Your instructions
Looking at the data that follows, count the lines containing the word "reset" and write down only that count.

Stored data
+---+

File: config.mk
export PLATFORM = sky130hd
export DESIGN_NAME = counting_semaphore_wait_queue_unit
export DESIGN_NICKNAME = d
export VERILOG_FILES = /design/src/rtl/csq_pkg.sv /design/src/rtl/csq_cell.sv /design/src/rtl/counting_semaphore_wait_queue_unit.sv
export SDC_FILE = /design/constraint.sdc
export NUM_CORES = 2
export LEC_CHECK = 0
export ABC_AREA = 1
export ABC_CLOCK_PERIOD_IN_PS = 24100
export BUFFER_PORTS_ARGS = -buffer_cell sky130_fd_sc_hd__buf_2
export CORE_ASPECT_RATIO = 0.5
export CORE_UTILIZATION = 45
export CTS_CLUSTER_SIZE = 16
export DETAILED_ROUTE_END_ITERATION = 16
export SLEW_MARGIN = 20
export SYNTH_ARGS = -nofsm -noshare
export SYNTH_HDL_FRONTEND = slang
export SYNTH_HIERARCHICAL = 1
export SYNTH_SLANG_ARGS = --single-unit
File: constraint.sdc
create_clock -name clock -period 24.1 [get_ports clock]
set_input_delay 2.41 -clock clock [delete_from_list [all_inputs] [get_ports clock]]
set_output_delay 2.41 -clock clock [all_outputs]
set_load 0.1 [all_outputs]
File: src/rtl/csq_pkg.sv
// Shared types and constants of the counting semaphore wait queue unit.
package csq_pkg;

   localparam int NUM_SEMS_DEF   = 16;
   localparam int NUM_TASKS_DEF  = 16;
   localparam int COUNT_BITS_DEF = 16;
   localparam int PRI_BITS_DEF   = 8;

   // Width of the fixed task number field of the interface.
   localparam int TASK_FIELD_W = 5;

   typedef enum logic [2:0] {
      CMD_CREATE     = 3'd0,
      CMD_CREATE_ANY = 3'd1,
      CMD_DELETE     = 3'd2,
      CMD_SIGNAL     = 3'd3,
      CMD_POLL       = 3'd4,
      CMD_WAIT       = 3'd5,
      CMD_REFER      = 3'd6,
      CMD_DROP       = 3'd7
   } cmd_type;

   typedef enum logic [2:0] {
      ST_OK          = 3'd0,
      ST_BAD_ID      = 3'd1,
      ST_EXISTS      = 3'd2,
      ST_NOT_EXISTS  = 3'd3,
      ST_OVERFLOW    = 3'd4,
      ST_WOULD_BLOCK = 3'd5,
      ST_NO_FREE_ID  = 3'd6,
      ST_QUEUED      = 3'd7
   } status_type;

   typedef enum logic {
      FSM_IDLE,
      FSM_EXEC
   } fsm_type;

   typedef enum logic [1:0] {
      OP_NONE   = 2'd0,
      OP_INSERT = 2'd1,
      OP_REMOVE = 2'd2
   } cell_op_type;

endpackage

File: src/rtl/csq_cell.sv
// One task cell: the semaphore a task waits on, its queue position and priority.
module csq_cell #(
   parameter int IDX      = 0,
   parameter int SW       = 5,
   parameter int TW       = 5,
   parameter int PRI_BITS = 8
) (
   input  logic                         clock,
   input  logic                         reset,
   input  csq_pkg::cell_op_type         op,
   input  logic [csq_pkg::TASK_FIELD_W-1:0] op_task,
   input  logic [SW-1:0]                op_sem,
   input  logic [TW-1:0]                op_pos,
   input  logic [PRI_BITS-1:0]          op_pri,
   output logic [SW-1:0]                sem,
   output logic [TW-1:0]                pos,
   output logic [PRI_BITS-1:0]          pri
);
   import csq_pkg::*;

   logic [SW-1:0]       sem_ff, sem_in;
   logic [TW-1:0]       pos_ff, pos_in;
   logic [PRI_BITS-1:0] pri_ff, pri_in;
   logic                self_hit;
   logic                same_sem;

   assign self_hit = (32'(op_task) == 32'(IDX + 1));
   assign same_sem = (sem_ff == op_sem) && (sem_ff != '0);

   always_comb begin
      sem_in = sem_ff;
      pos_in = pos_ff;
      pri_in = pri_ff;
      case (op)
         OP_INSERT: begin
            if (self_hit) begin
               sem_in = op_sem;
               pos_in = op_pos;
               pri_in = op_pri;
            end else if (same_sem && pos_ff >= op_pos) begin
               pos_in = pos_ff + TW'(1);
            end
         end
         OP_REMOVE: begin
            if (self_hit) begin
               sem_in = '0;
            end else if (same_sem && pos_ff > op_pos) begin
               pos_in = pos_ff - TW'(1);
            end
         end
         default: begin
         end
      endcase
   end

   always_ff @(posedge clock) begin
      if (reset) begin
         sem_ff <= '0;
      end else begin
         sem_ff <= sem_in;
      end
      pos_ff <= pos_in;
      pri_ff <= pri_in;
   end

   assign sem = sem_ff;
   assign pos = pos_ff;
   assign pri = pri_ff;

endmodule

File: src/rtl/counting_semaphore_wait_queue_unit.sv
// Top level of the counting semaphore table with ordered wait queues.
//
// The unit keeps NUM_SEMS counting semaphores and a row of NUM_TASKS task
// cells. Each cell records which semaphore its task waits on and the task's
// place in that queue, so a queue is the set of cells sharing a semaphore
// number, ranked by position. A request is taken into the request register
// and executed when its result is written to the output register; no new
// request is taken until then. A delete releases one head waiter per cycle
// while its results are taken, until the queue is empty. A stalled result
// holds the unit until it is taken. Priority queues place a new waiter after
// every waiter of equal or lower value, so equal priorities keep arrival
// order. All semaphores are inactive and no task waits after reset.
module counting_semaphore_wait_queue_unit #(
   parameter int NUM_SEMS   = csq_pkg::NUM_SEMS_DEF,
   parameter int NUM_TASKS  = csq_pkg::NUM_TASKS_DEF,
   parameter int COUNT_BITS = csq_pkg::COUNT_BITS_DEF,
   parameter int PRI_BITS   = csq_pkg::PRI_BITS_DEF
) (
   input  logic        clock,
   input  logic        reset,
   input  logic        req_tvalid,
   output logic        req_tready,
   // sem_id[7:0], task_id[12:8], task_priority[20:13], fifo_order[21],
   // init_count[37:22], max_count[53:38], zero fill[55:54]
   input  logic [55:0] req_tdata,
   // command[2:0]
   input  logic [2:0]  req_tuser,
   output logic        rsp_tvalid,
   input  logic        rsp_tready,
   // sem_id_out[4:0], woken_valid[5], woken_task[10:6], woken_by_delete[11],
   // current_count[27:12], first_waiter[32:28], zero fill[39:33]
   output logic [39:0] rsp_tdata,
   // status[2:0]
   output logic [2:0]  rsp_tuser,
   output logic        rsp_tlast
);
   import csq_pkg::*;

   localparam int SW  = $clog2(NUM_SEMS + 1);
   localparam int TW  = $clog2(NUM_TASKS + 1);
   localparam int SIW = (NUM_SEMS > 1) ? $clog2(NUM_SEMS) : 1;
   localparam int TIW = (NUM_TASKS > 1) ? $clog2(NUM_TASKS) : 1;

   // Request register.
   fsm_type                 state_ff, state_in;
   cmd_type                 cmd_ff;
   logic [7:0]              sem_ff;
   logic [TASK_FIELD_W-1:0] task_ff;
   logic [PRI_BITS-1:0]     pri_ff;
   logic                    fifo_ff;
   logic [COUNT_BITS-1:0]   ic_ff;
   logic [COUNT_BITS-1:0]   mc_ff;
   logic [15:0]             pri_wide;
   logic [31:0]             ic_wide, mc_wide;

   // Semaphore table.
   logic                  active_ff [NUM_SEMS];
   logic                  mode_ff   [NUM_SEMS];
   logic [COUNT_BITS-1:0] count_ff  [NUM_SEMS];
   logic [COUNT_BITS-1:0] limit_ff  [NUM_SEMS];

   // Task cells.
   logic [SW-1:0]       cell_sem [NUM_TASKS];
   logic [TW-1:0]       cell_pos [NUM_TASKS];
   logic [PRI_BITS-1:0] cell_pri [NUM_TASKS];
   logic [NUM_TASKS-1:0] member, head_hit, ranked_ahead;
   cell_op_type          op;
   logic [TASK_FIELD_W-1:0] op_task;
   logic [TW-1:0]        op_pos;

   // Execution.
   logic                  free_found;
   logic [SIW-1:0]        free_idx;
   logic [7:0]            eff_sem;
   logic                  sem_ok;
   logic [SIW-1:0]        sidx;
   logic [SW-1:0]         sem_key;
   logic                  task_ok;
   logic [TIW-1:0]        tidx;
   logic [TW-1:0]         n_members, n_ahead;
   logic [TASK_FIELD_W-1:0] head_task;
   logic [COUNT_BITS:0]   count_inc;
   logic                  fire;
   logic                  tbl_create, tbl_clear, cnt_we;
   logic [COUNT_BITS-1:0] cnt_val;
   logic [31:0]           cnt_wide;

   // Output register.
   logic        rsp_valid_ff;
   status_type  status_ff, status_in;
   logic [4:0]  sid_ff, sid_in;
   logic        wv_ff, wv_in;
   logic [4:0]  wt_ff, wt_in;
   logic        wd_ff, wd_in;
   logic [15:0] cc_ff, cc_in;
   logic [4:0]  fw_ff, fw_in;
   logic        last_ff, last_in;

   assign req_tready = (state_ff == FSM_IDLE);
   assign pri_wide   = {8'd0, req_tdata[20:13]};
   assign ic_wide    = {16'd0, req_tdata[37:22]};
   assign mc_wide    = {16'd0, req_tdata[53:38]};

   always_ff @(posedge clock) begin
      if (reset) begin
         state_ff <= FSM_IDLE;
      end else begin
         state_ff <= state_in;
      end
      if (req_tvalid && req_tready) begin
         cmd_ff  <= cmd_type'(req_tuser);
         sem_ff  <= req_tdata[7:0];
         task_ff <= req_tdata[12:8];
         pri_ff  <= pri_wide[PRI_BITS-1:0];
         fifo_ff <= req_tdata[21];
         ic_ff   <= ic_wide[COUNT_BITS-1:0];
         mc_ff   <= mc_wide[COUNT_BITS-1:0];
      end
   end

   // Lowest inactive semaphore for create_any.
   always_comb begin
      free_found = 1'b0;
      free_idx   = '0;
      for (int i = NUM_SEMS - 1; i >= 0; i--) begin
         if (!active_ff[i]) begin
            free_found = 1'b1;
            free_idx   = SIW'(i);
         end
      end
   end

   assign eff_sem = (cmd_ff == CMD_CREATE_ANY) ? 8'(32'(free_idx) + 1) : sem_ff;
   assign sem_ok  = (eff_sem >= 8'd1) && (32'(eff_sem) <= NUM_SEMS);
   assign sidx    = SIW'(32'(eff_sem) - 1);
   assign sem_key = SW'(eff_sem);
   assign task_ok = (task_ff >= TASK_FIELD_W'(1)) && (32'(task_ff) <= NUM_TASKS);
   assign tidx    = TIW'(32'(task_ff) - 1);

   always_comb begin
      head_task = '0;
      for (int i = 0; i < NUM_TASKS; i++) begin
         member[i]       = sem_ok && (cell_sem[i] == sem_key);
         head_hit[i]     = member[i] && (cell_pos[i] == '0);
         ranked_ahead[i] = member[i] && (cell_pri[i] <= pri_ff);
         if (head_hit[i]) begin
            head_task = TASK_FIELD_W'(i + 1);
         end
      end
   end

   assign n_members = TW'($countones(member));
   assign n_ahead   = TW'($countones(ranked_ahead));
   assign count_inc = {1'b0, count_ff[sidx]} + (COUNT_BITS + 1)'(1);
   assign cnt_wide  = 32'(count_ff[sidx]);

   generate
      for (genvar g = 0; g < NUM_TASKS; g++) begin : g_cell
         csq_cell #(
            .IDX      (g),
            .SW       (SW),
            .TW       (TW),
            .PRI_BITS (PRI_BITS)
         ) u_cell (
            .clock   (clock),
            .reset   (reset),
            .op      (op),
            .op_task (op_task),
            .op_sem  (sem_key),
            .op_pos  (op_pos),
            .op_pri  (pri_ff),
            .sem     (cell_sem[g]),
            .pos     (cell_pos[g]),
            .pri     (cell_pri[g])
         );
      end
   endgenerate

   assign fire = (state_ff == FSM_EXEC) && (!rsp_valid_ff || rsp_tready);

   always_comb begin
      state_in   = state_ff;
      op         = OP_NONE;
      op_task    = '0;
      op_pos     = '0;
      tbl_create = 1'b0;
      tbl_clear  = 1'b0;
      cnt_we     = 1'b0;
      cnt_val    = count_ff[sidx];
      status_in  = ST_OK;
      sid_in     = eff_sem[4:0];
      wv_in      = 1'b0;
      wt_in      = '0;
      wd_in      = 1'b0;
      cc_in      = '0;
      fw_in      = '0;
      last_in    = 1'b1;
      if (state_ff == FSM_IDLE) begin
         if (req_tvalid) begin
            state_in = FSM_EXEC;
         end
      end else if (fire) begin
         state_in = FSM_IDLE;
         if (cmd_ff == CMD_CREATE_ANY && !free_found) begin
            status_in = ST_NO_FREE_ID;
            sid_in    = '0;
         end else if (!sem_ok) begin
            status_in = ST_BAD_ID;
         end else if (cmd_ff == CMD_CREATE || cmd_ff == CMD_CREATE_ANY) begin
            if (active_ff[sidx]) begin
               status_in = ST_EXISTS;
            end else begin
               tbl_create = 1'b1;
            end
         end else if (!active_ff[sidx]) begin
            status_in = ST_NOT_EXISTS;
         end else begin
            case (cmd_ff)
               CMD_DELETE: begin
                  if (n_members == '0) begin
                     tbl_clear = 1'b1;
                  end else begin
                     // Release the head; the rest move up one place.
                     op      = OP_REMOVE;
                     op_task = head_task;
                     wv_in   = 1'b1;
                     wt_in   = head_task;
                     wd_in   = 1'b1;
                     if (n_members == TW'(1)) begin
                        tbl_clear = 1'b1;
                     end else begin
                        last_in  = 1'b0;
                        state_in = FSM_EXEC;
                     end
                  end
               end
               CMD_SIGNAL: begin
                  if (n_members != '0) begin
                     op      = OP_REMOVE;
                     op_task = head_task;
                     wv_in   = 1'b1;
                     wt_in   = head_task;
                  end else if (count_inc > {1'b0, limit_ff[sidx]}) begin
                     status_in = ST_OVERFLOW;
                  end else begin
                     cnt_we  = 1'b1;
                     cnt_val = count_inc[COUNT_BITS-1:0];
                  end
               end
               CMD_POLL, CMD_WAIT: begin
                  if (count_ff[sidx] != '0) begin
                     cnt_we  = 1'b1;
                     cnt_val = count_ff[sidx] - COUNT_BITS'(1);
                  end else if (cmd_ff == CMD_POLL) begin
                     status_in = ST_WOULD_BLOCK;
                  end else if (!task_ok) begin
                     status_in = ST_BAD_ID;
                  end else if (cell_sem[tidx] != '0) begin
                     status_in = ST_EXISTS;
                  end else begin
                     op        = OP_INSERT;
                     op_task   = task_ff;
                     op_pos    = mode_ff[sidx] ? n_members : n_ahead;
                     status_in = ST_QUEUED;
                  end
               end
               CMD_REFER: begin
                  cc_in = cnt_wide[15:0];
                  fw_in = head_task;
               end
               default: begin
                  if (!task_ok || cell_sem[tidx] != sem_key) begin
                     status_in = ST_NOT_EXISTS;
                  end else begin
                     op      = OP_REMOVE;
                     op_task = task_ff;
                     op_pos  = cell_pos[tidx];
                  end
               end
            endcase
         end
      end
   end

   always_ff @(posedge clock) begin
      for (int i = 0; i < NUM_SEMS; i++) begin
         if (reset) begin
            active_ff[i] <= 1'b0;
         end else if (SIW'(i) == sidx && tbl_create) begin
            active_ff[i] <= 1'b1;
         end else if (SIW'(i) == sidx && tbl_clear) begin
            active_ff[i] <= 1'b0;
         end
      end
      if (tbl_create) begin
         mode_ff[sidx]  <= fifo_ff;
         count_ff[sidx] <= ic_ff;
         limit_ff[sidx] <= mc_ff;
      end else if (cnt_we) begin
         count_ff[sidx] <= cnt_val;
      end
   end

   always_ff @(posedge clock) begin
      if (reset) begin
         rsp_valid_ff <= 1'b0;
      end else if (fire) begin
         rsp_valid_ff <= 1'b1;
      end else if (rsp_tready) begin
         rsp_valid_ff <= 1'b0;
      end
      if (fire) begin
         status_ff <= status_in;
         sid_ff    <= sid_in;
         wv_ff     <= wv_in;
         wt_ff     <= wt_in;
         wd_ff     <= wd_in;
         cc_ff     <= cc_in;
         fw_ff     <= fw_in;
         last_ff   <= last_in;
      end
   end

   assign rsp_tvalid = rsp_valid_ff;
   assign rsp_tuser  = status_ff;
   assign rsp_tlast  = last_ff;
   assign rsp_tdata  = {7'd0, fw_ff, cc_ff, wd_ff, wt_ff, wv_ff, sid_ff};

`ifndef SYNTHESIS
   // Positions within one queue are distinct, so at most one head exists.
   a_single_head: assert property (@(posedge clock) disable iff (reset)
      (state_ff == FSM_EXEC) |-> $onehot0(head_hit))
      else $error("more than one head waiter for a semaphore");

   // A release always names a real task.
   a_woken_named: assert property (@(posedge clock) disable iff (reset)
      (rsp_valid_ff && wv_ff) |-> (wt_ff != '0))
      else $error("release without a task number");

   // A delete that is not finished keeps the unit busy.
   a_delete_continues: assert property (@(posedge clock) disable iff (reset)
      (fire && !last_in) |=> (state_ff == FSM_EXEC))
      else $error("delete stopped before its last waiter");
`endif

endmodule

+---+

Exercise response
11